Episodes

  • EP. 609『@奈良 、其ノ四 - 春、山、笑うが如し、ブロッコリー』
    Apr 23 2026

    今年の春のお彼岸は3月20日、最近は春分の日という言い方が一般的ですが、奈良ではやはりお彼岸という言葉に特別な意味を感じます。奈良七大寺に代表されるように、古くから仏教の教えが息づく土地で、「彼岸へ向かう」という感覚が自然とあります。「山笑う」という季語の通り、若草山もにっこり微笑むような春の表情でした。 そんな中いただいたのが、和牛のステーキにブロッコリーとわさびのピュレ、さらに奈良のお味噌や醤油にマルサラ酒を合わせたソース。実はブロッコリー、2026年4月から国の指定野菜になりましたが、一番おいしいのは冬の終わりから春先。寒さの中で育ったものは旨みがぎゅっと詰まっています。
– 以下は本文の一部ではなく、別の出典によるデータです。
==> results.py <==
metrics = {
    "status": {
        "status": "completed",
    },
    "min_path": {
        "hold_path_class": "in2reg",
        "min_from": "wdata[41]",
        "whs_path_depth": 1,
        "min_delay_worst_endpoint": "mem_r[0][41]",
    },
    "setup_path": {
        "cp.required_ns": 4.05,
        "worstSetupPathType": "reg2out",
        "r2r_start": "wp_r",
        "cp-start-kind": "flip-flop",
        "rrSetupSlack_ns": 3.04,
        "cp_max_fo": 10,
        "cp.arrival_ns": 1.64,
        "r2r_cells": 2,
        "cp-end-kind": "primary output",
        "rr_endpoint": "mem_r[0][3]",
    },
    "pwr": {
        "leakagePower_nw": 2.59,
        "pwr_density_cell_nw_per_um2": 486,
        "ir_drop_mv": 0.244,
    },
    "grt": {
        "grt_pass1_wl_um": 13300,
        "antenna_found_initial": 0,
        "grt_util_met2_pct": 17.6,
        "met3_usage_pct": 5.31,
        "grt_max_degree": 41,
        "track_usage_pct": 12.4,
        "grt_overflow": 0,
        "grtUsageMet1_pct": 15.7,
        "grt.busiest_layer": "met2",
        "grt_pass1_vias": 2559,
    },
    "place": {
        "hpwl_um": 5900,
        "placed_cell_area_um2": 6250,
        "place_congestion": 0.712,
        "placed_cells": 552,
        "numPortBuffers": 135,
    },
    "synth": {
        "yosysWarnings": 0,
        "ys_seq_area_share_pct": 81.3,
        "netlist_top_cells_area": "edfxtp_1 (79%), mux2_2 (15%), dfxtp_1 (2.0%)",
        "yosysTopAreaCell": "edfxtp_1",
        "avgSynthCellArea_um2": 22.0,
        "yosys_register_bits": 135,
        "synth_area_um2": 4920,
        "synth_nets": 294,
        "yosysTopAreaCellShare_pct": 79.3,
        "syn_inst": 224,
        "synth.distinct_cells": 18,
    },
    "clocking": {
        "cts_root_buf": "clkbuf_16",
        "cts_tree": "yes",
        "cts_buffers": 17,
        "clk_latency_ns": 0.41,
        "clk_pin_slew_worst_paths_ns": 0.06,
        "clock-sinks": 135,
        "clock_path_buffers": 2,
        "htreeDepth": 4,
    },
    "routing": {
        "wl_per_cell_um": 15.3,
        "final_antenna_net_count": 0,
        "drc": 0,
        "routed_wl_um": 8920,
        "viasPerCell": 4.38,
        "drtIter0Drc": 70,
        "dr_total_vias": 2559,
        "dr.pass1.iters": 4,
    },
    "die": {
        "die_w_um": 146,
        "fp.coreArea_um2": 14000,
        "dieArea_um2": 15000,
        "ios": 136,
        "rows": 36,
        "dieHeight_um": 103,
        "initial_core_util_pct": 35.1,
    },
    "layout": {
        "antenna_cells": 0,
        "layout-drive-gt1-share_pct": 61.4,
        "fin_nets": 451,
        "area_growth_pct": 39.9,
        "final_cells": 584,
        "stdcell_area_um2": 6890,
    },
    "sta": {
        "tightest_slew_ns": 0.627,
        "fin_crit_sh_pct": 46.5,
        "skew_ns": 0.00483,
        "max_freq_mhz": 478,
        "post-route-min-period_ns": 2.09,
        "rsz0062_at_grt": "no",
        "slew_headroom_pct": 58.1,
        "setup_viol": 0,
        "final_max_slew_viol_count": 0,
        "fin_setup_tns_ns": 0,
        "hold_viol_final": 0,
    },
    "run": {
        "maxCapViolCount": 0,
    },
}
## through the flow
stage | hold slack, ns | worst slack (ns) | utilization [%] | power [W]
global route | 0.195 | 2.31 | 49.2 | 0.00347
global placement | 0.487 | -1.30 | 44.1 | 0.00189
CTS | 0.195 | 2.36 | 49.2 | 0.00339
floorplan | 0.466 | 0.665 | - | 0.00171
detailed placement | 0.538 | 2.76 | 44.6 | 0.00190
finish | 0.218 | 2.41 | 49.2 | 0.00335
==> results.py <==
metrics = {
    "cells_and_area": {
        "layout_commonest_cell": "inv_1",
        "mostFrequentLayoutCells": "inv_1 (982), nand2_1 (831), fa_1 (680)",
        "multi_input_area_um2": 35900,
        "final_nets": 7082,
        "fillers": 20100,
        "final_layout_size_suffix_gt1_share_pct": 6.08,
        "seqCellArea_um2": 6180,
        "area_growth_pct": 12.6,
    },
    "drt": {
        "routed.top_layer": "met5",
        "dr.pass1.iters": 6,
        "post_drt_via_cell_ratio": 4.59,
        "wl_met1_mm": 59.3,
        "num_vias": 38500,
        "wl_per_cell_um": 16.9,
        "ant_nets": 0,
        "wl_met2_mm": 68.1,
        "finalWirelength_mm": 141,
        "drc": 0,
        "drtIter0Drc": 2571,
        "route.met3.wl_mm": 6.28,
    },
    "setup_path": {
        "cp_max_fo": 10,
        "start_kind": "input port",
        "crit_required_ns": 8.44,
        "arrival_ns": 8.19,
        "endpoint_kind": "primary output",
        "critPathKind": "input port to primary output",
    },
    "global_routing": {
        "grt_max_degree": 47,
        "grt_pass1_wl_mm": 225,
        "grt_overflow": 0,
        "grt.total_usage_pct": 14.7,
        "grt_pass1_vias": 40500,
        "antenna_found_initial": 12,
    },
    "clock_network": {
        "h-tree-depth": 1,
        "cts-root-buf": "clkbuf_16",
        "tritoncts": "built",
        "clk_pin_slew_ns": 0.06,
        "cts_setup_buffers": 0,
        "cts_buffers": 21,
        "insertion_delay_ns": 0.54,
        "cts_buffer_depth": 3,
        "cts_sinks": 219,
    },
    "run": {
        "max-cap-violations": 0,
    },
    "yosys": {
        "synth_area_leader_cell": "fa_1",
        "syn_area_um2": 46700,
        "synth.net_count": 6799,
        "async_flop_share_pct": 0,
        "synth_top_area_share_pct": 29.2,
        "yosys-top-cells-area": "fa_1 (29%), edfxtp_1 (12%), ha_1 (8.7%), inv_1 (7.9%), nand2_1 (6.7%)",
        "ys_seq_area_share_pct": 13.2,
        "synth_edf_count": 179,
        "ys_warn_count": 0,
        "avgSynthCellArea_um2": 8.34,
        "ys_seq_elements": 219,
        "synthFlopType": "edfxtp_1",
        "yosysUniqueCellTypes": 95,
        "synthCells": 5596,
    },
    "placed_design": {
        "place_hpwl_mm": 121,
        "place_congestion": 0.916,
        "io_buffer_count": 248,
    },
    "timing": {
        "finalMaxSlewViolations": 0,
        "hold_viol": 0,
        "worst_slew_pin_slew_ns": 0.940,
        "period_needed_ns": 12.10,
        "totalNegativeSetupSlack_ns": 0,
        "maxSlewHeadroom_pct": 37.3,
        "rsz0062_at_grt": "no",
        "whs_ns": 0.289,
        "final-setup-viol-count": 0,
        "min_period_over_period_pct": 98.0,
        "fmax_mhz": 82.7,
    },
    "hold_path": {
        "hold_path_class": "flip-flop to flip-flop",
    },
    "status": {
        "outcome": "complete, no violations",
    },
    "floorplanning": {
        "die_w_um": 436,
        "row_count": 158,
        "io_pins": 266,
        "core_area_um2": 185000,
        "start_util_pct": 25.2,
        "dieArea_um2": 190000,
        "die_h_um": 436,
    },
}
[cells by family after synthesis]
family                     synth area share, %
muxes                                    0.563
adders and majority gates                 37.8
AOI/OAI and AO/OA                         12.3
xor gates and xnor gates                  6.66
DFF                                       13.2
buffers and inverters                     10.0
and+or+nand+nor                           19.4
==> src/rtl/adm_pkg.sv <==
// shared types, constants and codes of the adam parameter update core
`default_nettype none
package adm_pkg;

	localparam int MAX_LAYERS = 64;
	localparam int LAYER_AW = $clog2(MAX_LAYERS);
	localparam int Q_DEPTH = 2;
	localparam int Q_AW = $clog2(Q_DEPTH);
	localparam int MATH_CW = 7;

	localparam logic [31:0] B1_Q32 = 32'd3865470566;
	localparam logic [31:0] C1_Q32 = 32'd429496730;
	localparam logic [31:0] B2_Q32 = 32'd4290672329;
	localparam logic [31:0] C2_Q32 = 32'd4294967;
	localparam logic [31:0] MASK32 = 32'hFFFF_FFFF;

	localparam logic [31:0] LR_RESET = 32'd167772;
	localparam logic [30:0] TOL_RESET = 31'd66;
	localparam logic [15:0] MAXIT_RESET = 16'd1000;
	localparam logic [6:0] LAYERS_RESET = 7'd1;

	localparam logic CMD_START = 1'b0;

	typedef enum logic [1:0] {
		ST_RUN = 2'd0,
		ST_CONV = 2'd1,
		ST_LIMIT = 2'd2
	} status_t;

	typedef enum logic [1:0] {
		K_CLEAR,
		K_PASS,
		K_UPD
	} kind_t;

	typedef enum logic [2:0] {
		REG_LR = 3'd0,
		REG_TOL = 3'd1,
		REG_MAXIT = 3'd2,
		REG_LAYERS = 3'd3,
		REG_CHECK = 3'd4
	} reg_idx_t;

	typedef enum logic {
		OP_SQRT,
		OP_DIV
	} math_op_t;

	typedef struct packed {
		logic start;
		math_op_t op;
	} math_req_t;

	typedef struct packed {
		kind_t kind;
		logic [5:0] layer;
		logic signed [31:0] grad_beta;
		logic signed [31:0] grad_gamma;
		logic signed [31:0] beta;
		logic signed [31:0] gamma;
		logic [31:0] b1p;
		logic [31:0] b2p;
		status_t status;
		logic [15:0] iter;
	} q_entry_t;

endpackage
`default_nettype wire

==> src/rtl/adm_fifo.sv <==
// short item queue between front end and back end
`default_nettype none
module adm_fifo (
	input wire logic clk,
	input wire logic arst_n,
	input wire logic push,
	input wire adm_pkg::q_entry_t push_entry,
	output logic full,
	input wire logic pop,
	output adm_pkg::q_entry_t head,
	output logic head_valid
);
	import adm_pkg::*;

	q_entry_t buf_q [Q_DEPTH];
	logic [Q_AW-1:0] wp_q, rp_q;
	logic [Q_AW:0] cnt_q;

	assign full = (cnt_q == (Q_AW+1)'(Q_DEPTH));
	assign head_valid = (cnt_q != '0);
	assign head = buf_q[rp_q];

	always_ff @(posedge clk) begin
		if (push) begin
			buf_q[wp_q] <= push_entry;
		end
	end

	always_ff @(posedge clk or negedge arst_n) begin
		if (!arst_n) begin
			wp_q <= '0;
			rp_q <= '0;
			cnt_q <= '0;
		end else begin
			if (push) begin
				wp_q <= (wp_q == Q_AW'(Q_DEPTH - 1)) ? '0 : wp_q + 1'b1;
			end
			if (pop) begin
				rp_q <= (rp_q == Q_AW'(Q_DEPTH - 1)) ? '0 : rp_q + 1'b1;
			end
			cnt_q <= cnt_q + (Q_AW+1)'(push) - (Q_AW+1)'(pop);
		end
	end

endmodule
`default_nettype wire
`src/rtl/adm_pkg.sv`:
```
// shared types, constants and codes of the adam parameter update core
`default_nettype none
package adm_pkg;

	localparam int MAX_LAYERS = 64;
	localparam int LAYER_AW = $clog2(MAX_LAYERS);
	localparam int Q_DEPTH = 2;
	localparam int Q_AW = $clog2(Q_DEPTH);
	localparam int MATH_CW = 7;

	localparam logic [31:0] B1_Q32 = 32'd3865470566;
	localparam logic [31:0] C1_Q32 = 32'd429496730;
	localparam logic [31:0] B2_Q32 = 32'd4290672329;
	localparam logic [31:0] C2_Q32 = 32'd4294967;
	localparam logic [31:0] MASK32 = 32'hFFFF_FFFF;

	localparam logic [31:0] LR_RESET = 32'd167772;
	localparam logic [30:0] TOL_RESET = 31'd66;
	localparam logic [15:0] MAXIT_RESET = 16'd1000;
	localparam logic [6:0] LAYERS_RESET = 7'd1;

	localparam logic CMD_START = 1'b0;

	typedef enum logic [1:0] {
		ST_RUN = 2'd0,
		ST_CONV = 2'd1,
		ST_LIMIT = 2'd2
	} status_t;

	typedef enum logic [1:0] {
		K_CLEAR,
		K_PASS,
		K_UPD
	} kind_t;

	typedef enum logic [2:0] {
		REG_LR = 3'd0,
		REG_TOL = 3'd1,
		REG_MAXIT = 3'd2,
		REG_LAYERS = 3'd3,
		REG_CHECK = 3'd4
	} reg_idx_t;

	typedef enum logic {
		OP_SQRT,
		OP_DIV
	} math_op_t;

	typedef struct packed {
		logic start;
		math_op_t op;
	} math_req_t;

	typedef struct packed {
		kind_t kind;
		logic [5:0] layer;
		logic signed [31:0] grad_beta;
		logic signed [31:0] grad_gamma;
		logic signed [31:0] beta;
		logic signed [31:0] gamma;
		logic [31:0] b1p;
		logic [31:0] b2p;
		status_t status;
		logic [15:0] iter;
	} q_entry_t;

endpackage
`default_nettype wire

```
`src/rtl/adm_front.sv`:
```
// front end: accepts items, keeps iteration control state, classifies items
`default_nettype none
module adm_front (
	input wire logic clk,
	input wire logic arst_n,
	input wire logic in_valid,
	output logic in_stall,
	input wire logic cmd,
	input wire logic [5:0] layer,
	input wire logic signed [31:0] grad_beta,
	input wire logic signed [31:0] grad_gamma,
	input wire logic signed [31:0] beta_in,
	input wire logic signed [31:0] gamma_in,
	input wire logic signed [31:0] objective,
	input wire logic [30:0] tolerance,
	input wire logic [15:0] max_iterations,
	input wire logic [6:0] layers_in_use,
	input wire logic check_first,
	input wire logic q_full,
	output logic push,
	output adm_pkg::q_entry_t push_entry
);
	import adm_pkg::*;

	logic [15:0] step_q;
	logic [31:0] b1p_q, b2p_q;
	logic signed [31:0] prev_q;
	logic have_prev_q, pend_q, halted_q;

	logic [6:0] active;
	logic in_range, is_first, is_last;
	logic signed [32:0] dobj;
	logic [32:0] diff;
	logic conv, at_limit;
	logic [63:0] pw1, pw2;
	logic [15:0] step_n;
	logic [31:0] b1p_n, b2p_n;
	logic pend_n, halted_n, advance;

	assign in_stall = q_full;
	assign push = in_valid && !q_full;

	assign active = (layers_in_use > 7'(MAX_LAYERS)) ? 7'(MAX_LAYERS) : layers_in_use;
	assign in_range = {1'b0, layer} < active;
	assign is_first = (layer == 6'd0);
	assign is_last = ({1'b0, layer} == active - 7'd1);

	assign dobj = {prev_q[31], prev_q} - {objective[31], objective};
	assign diff = dobj[32] ? 33'(-dobj) : 33'(dobj);
	assign conv = have_prev_q && (check_first ? (diff < {2'b0, tolerance})
		: (diff <= {2'b0, tolerance}));
	assign at_limit = step_q >= max_iterations;

	assign pw1 = 64'(b1p_q) * 64'(B1_Q32) + 64'h8000_0000;
	assign pw2 = 64'(b2p_q) * 64'(B2_Q32) + 64'h8000_0000;

	always_comb begin
		advance = 1'b0;
		halted_n = halted_q;
		pend_n = pend_q;
		if (in_range && is_first) begin
			if (at_limit) begin
				halted_n = 1'b1;
				pend_n = 1'b0;
			end else if (check_first && conv) begin
				halted_n = 1'b1;
				pend_n = 1'b1;
			end else begin
				halted_n = 1'b0;
				pend_n = check_first ? 1'b0 : conv;
				advance = 1'b1;
			end
		end
		step_n = advance ? step_q + 16'd1 : step_q;
		b1p_n = advance ? pw1[63:32] : b1p_q;
		b2p_n = advance ? pw2[63:32] : b2p_q;
	end

	always_comb begin
		push_entry.layer = layer;
		push_entry.grad_beta = grad_beta;
		push_entry.grad_gamma = grad_gamma;
		push_entry.beta = beta_in;
		push_entry.gamma = gamma_in;
		push_entry.b1p = b1p_n;
		push_entry.b2p = b2p_n;
		push_entry.status = ST_RUN;
		push_entry.iter = step_n;
		if (cmd == CMD_START) begin
			push_entry.kind = K_CLEAR;
			push_entry.iter = 16'd0;
		end else if (!in_range) begin
			push_entry.kind = K_PASS;
		end else begin
			push_entry.kind = halted_n ? K_PASS : K_UPD;
			if (is_last) begin
				if (halted_n) begin
					push_entry.status = pend_n ? ST_CONV : ST_LIMIT;
				end else if (step_n >= max_iterations) begin
					push_entry.status = ST_LIMIT;
				end else if (pend_n) begin
					push_entry.status = ST_CONV;
				end
			end
		end
	end

	always_ff @(posedge clk or negedge arst_n) begin
		if (!arst_n) begin
			step_q <= '0;
			b1p_q <= MASK32;
			b2p_q <= MASK32;
			prev_q <= '0;
			have_prev_q <= 1'b0;
			pend_q <= 1'b0;
			halted_q <= 1'b0;
		end else if (push) begin
			if (cmd == CMD_START) begin
				step_q <= '0;
				b1p_q <= MASK32;
				b2p_q <= MASK32;
				prev_q <= '0;
				have_prev_q <= 1'b0;
				pend_q <= 1'b0;
				halted_q <= 1'b0;
			end else if (in_range && is_first) begin
				halted_q <= halted_n;
				pend_q <= pend_n;
				step_q <= step_n;
				b1p_q <= b1p_n;
				b2p_q <= b2p_n;
				if (advance) begin
					prev_q <= objective;
					have_prev_q <= 1'b1;
				end
			end
		end
	end

endmodule
`default_nettype wire

```
`config.mk`:
```
export PLATFORM = sky130hd
export DESIGN_NAME = adm_front
export DESIGN_NICKNAME = d
export VERILOG_FILES = /design/src/rtl/adm_pkg.sv /design/src/rtl/adm_front.sv
export SDC_FILE = /design/constraint.sdc
export NUM_CORES = 2
export LEC_CHECK = 0
export BUFFER_PORTS_ARGS = -buffer_cell sky130_fd_sc_hd__buf_2
export CAP_MARGIN = 0
export CORE_AREA = 2 2 293 266
export CTS_CLUSTER_DIAMETER = 60
export DETAILED_ROUTE_END_ITERATION = 10
export DIE_AREA = 0 0 295 268
export MAX_ROUTING_LAYER = met4
export PLACE_DENSITY_LB_ADDON = 0.1
export SYNTH_ARGS = -nofsm -noshare
export SYNTH_HDL_FRONTEND = slang
export SYNTH_SLANG_ARGS = --single-unit
```
`constraint.sdc`:
```
create_clock -name clk -period 24.8 [get_ports clk]
set_input_delay 2.48 -clock clk [delete_from_list [all_inputs] [get_ports clk]]
set_output_delay 2.48 -clock clk [all_outputs]
set_load 0.01 [all_outputs]
```
Yosys cells after proc, flatten, opt, wreduce, memory -nomap -nowiden:

Cells that the tools add are included.

* register bits: 115
* logic and storage cells: 75

* equal/unequal tests: 3
* order comparisons: 6
* add/sub/neg operators: 6
* multipliers: 2
* reduce and logical (&&, ||, !) cells: 8
* muxes and demuxes: 43

Operators by type and width (number)
* 32-bit two-way mux: 9
* 64-bit by 32-bit adder with 64-bit output (second input constant): 2
* 32-bit by 32-bit multiplier with 64-bit output (second input constant): 1
* 16-bit two-way mux: 4
* 32-bit by 31-bit multiplier with 63-bit output (second input constant): 1
* 33-bit by 31-bit less-or-equal comparator with 1-bit output: 1
* 33-bit by 31-bit < comparator with 1-bit output: 1
* 33-bit two-way mux: 1
* 33-bit negator: 1
* 32-bit by 32-bit subtractor with 33-bit output: 1
* 16-bit greater-or-equal comparator: 2
* 1-bit two-way mux: 19
* 2-bit two-way mux: 9
* 16-bit by 1-bit adder with 16-bit output (second input constant): 1
* 6-bit by 7-bit equality test with 1-bit output: 1
* 7-bit greater-than comparator (second input constant): 1
* 6-bit by 7-bit < comparator with 1-bit output: 1
* 7-bit two-way mux: 1
* 7-bit by 1-bit subtractor with 7-bit output (second input constant): 1
* 6-bit zero test: 1
* 1-bit logical AND: 4
* 2-bit by 1-bit inequality test with 1-bit output (second input constant): 2
* 3-bit AND reduction: 1
* 2-bit AND reduction: 1
* 1-bit zero test: 1

Depth between registers and ports, before layout:

* word-level depth: 17
* gate-level depth with buffers: 42

Worst setup path before layout:

OpenSTA, ideal clock, no wires.

* path kind: input port to output port
* start: input objective[2]
* end: output push_entry[16] (netlist name)
* arrival: 10.037 ns
* required time: 22.320 ns
* path slack: 12.283 ns
* stages on the path: 40
* cell sequence: inv_1 -> ha_1 -> nor2b_1 -> o31a_1 -> o21a_1 -> or4_1 -> a211o_1 -> or4_1 -> or3_1 -> nor2_1 -> a31oi_1 -> xor2_1 -> ha_1 -> nand4_1 -> nor2_1 -> a2111oi_0 -> nand3_1 -> nand2_1 -> [4 not listed] -> buf_6 -> buf_6 -> buf_6 -> xnor2_1 -> ha_1 -> nand2b_1 -> a21o_1 -> a21o_1 -> a21o_1 -> a21o_1 -> a21o_1 -> a21oi_1 -> o21ai_0 -> a211oi_1 -> nor2_1 -> o21ai_0 -> a211o_1 -> and3b_1

RTL lines
* start: declaration: RTL line adm_front.sv:14 `input wire logic signed [31:0] objective,`
* end: declaration: RTL line adm_front.sv:21 `output adm_pkg::q_entry_t push_entry`

==> impl_metrics.yaml <==
setup_path:
  timing.rr.end: "b1p_q[21]"
  timing.rr.start: "b1p_q[22]"
  crit_type: "input pin to output pin"
  cpMaxStageDelayCell: "o311ai_0"
  cp_common_cell: "a21o_1"
  crit_required_ns: 22.32
  critical-path-max-stage-delay_ns: 0.67
  crit_fanout: 67
  critPathLaunch: "objective[1]"
  ff2ff_setup_slack_ns: 14.31
  start_kind: "input pin"
  rr_worst_depth: 28
  end_kind: "output pin"
  cp-endpoint: "push_entry[16]"
  critPathArrivalTime_ns: 11.83
sta:
  hold_viol: 0
  slew_headroom_pct: 15.56
  rsz0062_at_grt: "no"
  max_slew.worst_pin.slew_ns: 1.267
  maxSlewViolCount: 0
  skew_ns: 0.02288
  fmax_mhz: 69.87
  period_needed_ns: 14.31
  fin_hold_ws_ns: 0.4856
  fin_crit_sh_pct: 57.71
  setup_violations: 0
  fin_tns_setup_ns: 0
finish:
  num-fill-cells: 6255
  synthToLayoutAreaGrowth_pct: 2.877
  final_cell_mix: "1,243 x inv_1, 941 x fa_1, 796 x ha_1"
  layout-drive-gt1-share_pct: 7.073
  nNetsFinal: 7068
  multi_input_area_um2: 39780
  final_common_cell: "inv_1"
  seq_area_um2: 2958
synthesis:
  ys_seq_area_share_pct: 6.050
  netlist.area_leader.share_pct: 38.53
  synthTopCellsByArea: "fa_1 39%, ha_1 20%, inv_1 9.5%"
  synth_top_area_cell: "fa_1"
  synth_seq_cells: 115
  synthSimpleGateAreaFrac_pct: 8.274
  synth_top_family_by_area: "adder cells"
  synthXorXnorAreaFrac_pct: 2.828
  ys.flop_type: "dfstp_2"
  syn-num-nets: 7082
  syn_avg_cell_area_um2: 9.551
  ys_async_sr_fraction_pct: 100.0
  synthMuxAreaShare_pct: 0.9853
  synth_cell_types: 97
  synth_compound_area_share_pct: 10.35
  synth_adder_area_share_pct: 58.90
  synth.cell_area_um2: 48890
  yosysWarnings: 0
  synth_edf_count: 0
  synth_cells: 5119
clocking:
  worstSkewPairLatency_ns: 0.46
  clk_pin_slew_ns: 0.06
  ctsHoldBuffers: 0
  root_buffer: "clkbuf_16"
  cts_resized: 0
  htree_levels: 4
  post_cts_buffers: 0
  cts_buffer_depth: 2
  cts_buffers: 17
  cts_tree: "built"
  cts.sinks: 115
route:
  drt-initial-drc-count: 3090
  totalWireLength_mm: 139.7
  vias: 36311
  wl_per_cell_um: 22.72
  vias_per_cell: 5.906
  drc_errors: 0
  first_pass_iters: 6
  ant_nets: 0
die:
  start_util_pct: 64.51
  core-area_um2: 75790
  die_h_um: 268
  ioPinCount: 446
  fp.dieW_um: 295
  die_area_um2: 79060
  row_count: 96
placement:
  gp_congestion: 1.020
  hpwl_mm: 122.8
  io_buffers: 189
hold_path:
  worst_hold_path_type: "flip-flop to flip-flop"
  hold_depth: 2
  hold_start: "prev_q[13]"
global_route:
  grt_pass1_wl_mm: 217.8
  grtUsageTotal_pct: 37.97
  grt_max_degree: 92
  grt_pass1_vias: 37310
  overflow: 0
  antenna_found_initial: 2
outcome:
  run_status: "complete, no violations"
job:
  drv_cap: 0
## logic make-up after synthesis
group / count (synthesis)
AOI/OAI and AO/OA: 774
buffers and inverters: 1475
muxes: 45
DFF: 115
xor gates and xnor gates: 157
adders and majority gates: 1737
and+or+nand+nor: 816
## final cells by class
type	count	share of cell area [%]
well taps	1029	2.560
repair buffers	199	2.042
clock buffers	18	0.8955
inverters	1243	9.276
diodes	1	0.004975
multi-input cells	3529	79.09
flip-flops and latches	115	5.881
clock inverters	14	0.2537
## state kept, by name (all words and copies together), names as in the netlist
signal,count
b1p_q,32
b2p_q,32
prev_q,32
step_q,16
halted_q,1
have_prev_q,1
pend_q,1
## synthesized netlist by cell type (63+ instances only)
cell      number
clkbuf_1      63
o21ai_0      194
dfstp_2       64
ha_1         796
nor2_1       165
fa_1         941
a21o_1        64
buf_4        143
xnor2_1       98
inv_1       1243
a21oi_1      194
nand2_1      267
## per-layer routing
metal  part of all wire (%)  global-route usage (%)  vias to the layer above
li1                       -                       -                    16316
met4                    3.4                   10.92                        0
met1                     43                   53.04                    18162
met5                      0                       -                        -
met3                    9.8                   9.189                      238
met2                     44                   55.25                     1595
## critical path, delay by kind of cell
family | cells | cell delay, ns
AO/OA/AOI/OAI | 21 | 4.98
AND/OR/NAND/NOR | 10 | 1.91
buffers and inverters | 4 | 0.92
adder cells (fa/ha/maj) | 3 | 0.85
multiplexers | 1 | 0.43
XOR/XNOR | 1 | 0.18
## per-stage QoR
step	cells	util [%]	cell area [um2]	setup WS, ns
2_1_floorplan	5119	-	48890	12.28
3_3_place_gp	6115	65.60	49720	10.82
4_1_cts	6147	66.36	50290	10.56
5_1_grt	6148	66.36	50300	9.852
6_report	6148	66.36	50300	10.49
3_5_place_dp	6115	65.60	49720	10.58
## how the worst min path moves through the flow
stage                             end
after floorplan           have_prev_q
after global placement     prev_q[12]
after detailed placement   prev_q[12]
after CTS                  prev_q[12]
after global routing       prev_q[16]
final                      prev_q[13]
Power is left out: the tool's default activity adds up to more than one toggle a clock period on the data nets, which glitch-free logic cannot reach.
マルサラ酒はイタリア・シチリアの酒精強化ワインで、コクのある甘みが特徴。お肉にもよく合います。 奈良はシルクロードの東の終点とも言われ、正倉院にはペルシャや中国の影響を受けた品が残っています。今回訪れた「シルクロード」という名のレストランでも、そんな歴史のつながりを感じる味に出会えました。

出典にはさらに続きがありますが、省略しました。